--- Information supplied ---
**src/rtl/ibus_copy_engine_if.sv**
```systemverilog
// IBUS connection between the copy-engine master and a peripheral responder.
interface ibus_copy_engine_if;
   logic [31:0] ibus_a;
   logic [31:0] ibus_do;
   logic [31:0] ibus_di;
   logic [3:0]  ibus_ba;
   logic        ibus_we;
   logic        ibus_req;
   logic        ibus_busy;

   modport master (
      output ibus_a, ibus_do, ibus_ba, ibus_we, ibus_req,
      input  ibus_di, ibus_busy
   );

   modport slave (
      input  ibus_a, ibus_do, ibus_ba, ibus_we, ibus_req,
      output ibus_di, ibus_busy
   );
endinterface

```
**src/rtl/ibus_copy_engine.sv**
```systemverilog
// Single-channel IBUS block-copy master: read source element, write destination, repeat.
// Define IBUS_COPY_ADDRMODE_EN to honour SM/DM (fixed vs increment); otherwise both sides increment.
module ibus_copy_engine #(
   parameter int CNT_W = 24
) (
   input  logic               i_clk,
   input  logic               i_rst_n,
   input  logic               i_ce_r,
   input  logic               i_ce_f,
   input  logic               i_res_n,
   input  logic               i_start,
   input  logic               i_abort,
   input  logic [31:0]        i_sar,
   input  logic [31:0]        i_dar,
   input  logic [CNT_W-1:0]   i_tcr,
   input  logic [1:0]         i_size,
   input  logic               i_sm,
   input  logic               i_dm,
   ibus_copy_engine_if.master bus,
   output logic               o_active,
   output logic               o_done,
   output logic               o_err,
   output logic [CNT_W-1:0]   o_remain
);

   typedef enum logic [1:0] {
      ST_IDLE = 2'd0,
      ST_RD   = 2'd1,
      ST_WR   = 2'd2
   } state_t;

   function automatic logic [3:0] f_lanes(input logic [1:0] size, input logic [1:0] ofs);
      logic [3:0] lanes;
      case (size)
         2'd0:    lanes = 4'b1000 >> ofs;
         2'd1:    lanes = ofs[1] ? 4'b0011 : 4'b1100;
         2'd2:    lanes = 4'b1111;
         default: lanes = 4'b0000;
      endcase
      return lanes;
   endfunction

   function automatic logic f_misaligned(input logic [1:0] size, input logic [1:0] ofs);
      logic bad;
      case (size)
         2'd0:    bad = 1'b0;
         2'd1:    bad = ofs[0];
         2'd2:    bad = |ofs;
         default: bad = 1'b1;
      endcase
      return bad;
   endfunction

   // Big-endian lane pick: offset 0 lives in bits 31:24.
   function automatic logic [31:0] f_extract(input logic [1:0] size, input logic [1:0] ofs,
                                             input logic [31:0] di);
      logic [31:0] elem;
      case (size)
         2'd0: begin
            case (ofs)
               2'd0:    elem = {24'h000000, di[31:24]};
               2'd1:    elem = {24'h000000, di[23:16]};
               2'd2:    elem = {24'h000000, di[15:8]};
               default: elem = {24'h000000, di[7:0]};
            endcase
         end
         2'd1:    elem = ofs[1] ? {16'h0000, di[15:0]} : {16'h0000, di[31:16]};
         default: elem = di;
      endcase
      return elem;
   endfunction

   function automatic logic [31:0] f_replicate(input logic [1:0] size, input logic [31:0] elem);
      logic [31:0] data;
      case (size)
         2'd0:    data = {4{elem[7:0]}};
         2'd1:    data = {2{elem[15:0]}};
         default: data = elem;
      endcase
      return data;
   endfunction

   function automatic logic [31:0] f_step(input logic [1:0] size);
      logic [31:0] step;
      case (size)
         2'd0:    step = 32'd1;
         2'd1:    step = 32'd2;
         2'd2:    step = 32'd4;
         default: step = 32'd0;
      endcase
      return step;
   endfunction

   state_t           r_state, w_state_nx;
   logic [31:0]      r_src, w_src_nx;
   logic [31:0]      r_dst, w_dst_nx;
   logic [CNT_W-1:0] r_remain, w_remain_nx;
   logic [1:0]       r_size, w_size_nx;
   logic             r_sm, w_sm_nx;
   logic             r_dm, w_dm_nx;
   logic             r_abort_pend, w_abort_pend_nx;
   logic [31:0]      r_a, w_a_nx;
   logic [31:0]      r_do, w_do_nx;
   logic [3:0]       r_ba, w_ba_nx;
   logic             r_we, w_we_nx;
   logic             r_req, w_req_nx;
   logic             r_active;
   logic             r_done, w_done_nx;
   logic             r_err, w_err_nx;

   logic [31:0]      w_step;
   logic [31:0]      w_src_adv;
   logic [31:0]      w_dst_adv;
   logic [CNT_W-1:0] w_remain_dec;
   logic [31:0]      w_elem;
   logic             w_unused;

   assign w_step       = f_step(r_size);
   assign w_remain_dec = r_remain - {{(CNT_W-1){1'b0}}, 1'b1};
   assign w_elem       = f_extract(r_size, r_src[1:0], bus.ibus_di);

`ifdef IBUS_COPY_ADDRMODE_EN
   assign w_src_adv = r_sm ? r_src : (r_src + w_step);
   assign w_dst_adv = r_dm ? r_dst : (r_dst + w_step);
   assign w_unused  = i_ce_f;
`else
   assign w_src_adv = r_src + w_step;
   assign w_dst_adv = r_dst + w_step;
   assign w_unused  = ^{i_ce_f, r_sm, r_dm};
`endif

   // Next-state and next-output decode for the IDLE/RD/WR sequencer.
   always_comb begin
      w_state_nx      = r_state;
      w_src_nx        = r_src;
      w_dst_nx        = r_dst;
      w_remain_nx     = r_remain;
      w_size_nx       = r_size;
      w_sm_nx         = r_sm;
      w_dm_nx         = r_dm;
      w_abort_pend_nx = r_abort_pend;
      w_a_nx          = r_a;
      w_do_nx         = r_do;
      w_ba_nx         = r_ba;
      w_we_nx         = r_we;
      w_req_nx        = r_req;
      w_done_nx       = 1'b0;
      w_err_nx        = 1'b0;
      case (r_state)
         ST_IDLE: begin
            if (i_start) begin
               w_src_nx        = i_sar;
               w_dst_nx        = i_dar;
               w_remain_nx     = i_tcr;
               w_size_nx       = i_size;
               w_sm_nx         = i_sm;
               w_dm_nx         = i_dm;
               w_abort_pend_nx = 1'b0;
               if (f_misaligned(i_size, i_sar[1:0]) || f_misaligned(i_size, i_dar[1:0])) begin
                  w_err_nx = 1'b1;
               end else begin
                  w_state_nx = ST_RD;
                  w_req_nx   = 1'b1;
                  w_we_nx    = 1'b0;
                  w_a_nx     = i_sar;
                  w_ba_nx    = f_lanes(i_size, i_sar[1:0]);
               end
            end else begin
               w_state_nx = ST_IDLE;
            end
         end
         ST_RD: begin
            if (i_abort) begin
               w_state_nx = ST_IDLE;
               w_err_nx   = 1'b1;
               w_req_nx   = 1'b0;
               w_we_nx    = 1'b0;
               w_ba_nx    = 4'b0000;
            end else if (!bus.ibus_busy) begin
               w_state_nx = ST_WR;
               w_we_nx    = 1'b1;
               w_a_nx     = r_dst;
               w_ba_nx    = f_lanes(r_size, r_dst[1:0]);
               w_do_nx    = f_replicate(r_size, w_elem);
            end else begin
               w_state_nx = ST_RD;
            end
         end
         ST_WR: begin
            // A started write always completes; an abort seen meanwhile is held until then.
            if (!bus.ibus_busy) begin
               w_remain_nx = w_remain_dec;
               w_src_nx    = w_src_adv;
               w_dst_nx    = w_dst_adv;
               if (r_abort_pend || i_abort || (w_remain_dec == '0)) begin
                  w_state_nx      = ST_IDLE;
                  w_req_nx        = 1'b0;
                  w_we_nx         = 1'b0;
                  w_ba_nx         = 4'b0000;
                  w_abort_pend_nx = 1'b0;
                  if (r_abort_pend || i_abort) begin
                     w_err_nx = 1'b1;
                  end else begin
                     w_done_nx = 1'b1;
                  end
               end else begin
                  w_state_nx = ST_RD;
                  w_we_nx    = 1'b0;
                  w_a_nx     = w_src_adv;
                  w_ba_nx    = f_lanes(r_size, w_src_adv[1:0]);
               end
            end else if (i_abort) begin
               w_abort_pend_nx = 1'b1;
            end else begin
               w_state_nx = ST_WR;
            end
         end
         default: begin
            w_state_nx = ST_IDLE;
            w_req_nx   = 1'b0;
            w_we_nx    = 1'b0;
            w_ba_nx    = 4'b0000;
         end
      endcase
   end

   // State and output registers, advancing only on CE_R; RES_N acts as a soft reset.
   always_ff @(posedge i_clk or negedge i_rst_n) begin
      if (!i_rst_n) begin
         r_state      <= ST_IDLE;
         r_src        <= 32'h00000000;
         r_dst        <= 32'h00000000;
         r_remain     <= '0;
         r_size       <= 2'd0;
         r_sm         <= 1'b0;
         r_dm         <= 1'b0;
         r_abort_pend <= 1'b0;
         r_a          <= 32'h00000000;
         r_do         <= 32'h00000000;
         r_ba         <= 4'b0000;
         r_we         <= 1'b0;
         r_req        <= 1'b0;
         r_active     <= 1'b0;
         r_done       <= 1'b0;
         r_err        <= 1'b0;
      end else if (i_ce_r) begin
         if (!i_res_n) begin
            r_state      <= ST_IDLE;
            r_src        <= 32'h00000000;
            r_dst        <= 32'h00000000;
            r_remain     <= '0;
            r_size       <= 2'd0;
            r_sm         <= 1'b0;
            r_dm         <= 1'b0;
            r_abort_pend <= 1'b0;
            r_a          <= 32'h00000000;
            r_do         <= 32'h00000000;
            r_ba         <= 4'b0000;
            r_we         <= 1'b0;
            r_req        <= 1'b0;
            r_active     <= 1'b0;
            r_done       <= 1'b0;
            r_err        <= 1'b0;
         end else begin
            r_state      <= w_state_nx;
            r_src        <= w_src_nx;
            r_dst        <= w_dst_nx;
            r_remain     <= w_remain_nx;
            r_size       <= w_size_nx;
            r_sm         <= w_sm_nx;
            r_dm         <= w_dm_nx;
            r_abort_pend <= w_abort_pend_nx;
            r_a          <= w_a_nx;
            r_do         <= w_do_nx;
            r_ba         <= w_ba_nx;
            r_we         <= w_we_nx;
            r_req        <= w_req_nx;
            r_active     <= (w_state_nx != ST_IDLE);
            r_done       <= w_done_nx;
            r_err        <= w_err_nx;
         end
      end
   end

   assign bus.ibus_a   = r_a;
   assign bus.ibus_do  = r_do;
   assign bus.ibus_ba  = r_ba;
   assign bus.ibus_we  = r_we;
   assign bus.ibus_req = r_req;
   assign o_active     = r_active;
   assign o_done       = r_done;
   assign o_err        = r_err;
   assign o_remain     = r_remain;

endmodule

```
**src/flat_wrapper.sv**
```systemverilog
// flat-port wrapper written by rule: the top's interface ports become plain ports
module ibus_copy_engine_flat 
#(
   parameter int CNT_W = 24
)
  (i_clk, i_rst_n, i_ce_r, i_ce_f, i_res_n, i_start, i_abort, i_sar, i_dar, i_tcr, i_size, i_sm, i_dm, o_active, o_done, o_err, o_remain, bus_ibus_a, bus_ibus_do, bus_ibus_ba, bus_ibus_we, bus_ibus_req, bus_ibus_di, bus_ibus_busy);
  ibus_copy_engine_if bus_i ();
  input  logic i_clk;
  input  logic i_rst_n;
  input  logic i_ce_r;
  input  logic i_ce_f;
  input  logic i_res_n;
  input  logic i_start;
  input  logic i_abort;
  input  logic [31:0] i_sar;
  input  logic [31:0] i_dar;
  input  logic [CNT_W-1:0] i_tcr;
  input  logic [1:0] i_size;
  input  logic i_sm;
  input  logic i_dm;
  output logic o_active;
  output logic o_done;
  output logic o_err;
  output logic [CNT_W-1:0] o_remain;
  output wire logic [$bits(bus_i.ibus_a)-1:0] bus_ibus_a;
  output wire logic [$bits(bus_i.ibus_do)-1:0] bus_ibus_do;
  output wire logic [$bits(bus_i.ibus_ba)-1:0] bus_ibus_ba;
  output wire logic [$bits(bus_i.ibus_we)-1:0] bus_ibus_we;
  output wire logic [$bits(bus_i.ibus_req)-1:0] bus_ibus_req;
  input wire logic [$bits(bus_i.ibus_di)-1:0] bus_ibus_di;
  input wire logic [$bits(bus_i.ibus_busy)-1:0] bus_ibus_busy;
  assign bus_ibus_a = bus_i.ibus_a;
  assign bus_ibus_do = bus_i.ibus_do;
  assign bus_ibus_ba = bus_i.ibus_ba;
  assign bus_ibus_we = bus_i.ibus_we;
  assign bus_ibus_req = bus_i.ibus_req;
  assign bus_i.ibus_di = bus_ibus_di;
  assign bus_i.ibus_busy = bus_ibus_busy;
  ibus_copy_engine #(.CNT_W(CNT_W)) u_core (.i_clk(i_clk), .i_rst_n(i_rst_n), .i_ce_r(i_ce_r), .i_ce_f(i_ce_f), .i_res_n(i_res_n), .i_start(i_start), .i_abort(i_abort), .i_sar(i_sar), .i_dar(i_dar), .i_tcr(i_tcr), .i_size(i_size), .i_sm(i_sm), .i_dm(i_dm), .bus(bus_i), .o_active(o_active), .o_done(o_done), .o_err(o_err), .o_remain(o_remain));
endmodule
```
---
Find every line of the data that includes the string "return". Copy each of those lines.

*Your solution*:
      return lanes;
      return bad;
      return elem;
      return data;
      return step;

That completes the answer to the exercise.